## Your task
Here are the records. Write out exactly the lines between the one holding "synth_edf_count 0 \" and the one holding "netlist_instances 173 \", inclusive.

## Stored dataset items
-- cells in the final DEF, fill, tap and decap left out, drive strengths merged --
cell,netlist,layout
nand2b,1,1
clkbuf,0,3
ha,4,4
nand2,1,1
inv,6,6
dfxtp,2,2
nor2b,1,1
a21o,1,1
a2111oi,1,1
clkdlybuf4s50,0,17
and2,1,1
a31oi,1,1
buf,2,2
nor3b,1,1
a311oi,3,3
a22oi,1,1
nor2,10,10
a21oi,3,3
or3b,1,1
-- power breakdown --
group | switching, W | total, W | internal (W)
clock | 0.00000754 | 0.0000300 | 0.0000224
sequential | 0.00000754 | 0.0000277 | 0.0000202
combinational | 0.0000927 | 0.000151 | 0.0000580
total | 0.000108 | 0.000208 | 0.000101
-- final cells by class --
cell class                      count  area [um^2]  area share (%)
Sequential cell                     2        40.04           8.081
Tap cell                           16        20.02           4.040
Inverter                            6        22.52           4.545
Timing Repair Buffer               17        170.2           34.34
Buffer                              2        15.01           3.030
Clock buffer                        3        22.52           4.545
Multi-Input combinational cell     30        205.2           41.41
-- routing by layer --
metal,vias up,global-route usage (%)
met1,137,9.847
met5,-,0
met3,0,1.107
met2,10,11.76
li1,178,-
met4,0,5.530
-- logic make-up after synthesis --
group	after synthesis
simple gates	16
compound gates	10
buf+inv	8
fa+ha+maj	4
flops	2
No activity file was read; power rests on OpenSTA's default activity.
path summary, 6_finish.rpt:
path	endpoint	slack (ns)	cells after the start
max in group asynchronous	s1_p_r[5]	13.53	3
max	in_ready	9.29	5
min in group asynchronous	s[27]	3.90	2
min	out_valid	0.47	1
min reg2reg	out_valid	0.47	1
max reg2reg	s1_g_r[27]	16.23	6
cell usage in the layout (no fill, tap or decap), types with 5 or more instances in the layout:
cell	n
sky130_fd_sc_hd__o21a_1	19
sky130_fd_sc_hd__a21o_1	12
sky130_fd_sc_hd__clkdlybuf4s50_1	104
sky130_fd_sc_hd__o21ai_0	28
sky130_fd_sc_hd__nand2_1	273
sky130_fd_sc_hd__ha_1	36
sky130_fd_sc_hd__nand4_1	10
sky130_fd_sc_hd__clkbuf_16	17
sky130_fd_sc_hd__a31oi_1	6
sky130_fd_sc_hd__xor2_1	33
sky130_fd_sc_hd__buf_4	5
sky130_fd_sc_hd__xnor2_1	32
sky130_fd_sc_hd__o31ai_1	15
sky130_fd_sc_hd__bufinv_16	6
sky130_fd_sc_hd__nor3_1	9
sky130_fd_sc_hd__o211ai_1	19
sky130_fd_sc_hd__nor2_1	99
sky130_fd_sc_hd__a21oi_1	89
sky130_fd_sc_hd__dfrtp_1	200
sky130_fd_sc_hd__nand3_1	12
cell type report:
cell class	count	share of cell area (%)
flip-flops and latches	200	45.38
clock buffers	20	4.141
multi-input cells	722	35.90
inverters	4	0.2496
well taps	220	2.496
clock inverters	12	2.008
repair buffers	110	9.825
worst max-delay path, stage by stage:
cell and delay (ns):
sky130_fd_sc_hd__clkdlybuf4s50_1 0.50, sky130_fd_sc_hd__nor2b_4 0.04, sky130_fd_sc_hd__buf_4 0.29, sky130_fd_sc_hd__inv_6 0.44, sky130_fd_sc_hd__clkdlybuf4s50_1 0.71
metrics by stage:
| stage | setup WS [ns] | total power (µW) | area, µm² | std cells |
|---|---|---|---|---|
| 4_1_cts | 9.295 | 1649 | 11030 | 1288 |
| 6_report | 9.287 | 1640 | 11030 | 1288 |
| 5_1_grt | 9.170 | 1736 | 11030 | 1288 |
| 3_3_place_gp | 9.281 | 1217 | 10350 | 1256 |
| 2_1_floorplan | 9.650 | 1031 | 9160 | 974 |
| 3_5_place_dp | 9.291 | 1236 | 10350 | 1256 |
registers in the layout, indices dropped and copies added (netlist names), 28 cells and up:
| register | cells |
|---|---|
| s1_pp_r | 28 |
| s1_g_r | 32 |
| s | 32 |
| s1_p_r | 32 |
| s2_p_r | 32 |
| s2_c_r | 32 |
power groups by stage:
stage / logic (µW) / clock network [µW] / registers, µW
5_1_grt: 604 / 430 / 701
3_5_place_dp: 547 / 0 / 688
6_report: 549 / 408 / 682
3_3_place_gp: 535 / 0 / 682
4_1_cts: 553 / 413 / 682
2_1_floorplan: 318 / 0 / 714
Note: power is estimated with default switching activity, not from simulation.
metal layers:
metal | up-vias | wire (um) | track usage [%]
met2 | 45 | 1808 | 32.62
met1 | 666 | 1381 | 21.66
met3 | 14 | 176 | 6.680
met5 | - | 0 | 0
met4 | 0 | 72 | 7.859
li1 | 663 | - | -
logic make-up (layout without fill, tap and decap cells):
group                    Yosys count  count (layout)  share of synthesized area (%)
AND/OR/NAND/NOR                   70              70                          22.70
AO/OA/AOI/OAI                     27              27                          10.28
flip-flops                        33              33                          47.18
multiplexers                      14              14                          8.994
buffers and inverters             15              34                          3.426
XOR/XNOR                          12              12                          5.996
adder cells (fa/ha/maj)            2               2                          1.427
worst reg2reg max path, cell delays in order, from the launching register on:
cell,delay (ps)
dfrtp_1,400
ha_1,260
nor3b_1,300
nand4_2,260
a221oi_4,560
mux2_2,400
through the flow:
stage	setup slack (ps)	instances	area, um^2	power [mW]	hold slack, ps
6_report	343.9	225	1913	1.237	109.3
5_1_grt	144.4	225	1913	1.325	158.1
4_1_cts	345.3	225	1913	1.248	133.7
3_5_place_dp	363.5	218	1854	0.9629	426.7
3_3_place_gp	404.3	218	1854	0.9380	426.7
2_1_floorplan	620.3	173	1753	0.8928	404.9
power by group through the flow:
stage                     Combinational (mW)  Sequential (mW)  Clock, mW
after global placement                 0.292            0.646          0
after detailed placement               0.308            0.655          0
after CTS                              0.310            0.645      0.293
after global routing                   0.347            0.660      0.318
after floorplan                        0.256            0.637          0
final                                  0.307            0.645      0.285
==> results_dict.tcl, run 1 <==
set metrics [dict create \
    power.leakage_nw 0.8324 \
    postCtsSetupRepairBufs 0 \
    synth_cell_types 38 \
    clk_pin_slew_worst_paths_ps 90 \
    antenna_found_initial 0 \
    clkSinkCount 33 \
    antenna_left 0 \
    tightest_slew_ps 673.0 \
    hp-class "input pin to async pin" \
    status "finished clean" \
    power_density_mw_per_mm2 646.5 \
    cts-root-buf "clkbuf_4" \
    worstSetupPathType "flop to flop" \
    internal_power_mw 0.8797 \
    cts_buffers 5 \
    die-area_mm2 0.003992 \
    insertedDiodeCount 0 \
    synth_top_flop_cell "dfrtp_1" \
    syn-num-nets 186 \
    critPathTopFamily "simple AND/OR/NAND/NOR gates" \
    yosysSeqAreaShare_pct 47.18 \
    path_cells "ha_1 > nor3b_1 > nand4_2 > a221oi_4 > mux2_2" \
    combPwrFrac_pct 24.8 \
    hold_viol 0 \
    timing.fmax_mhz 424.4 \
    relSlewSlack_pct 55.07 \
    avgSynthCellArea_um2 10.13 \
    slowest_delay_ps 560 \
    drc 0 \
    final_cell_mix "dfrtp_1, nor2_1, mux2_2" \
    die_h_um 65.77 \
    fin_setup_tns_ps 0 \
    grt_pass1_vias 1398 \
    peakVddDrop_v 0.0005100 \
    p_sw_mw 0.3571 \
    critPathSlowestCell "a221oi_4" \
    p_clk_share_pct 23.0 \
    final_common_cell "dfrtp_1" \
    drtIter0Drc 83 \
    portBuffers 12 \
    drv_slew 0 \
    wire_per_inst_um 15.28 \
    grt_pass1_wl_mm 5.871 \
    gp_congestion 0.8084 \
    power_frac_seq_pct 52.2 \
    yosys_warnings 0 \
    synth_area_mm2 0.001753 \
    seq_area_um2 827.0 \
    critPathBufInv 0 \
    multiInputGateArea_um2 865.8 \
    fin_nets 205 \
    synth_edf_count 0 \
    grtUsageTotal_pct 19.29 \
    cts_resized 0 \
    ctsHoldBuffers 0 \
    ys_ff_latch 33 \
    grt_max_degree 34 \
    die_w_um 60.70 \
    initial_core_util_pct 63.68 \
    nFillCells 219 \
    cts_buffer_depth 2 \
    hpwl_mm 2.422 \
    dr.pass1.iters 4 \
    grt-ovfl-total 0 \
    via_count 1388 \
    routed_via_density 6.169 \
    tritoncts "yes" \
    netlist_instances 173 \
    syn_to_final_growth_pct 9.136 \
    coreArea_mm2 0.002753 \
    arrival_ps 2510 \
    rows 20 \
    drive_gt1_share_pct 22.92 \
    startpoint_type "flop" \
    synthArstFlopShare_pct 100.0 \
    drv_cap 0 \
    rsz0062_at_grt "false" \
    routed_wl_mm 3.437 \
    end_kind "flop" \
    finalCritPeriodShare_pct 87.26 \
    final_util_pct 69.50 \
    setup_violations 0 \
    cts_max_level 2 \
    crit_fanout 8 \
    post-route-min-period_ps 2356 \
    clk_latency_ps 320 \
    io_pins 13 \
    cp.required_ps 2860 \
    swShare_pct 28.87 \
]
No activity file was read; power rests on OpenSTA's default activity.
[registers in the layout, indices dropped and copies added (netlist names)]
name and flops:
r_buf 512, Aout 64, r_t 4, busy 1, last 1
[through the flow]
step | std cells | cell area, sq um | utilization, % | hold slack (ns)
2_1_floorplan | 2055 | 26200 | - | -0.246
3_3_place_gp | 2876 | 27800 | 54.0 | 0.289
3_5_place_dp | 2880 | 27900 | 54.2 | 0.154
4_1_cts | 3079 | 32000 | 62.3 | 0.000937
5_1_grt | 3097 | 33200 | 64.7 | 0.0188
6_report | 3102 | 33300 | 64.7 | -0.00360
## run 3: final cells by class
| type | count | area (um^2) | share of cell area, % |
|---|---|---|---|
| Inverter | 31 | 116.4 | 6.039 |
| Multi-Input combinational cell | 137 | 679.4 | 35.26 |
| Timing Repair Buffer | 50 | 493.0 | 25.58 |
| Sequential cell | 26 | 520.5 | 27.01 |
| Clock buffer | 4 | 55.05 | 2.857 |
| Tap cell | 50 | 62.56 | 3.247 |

## Written reply
    synth_edf_count 0 \
    grtUsageTotal_pct 19.29 \
    cts_resized 0 \
    ctsHoldBuffers 0 \
    ys_ff_latch 33 \
    grt_max_degree 34 \
    die_w_um 60.70 \
    initial_core_util_pct 63.68 \
    nFillCells 219 \
    cts_buffer_depth 2 \
    hpwl_mm 2.422 \
    dr.pass1.iters 4 \
    grt-ovfl-total 0 \
    via_count 1388 \
    routed_via_density 6.169 \
    tritoncts "yes" \
    netlist_instances 173 \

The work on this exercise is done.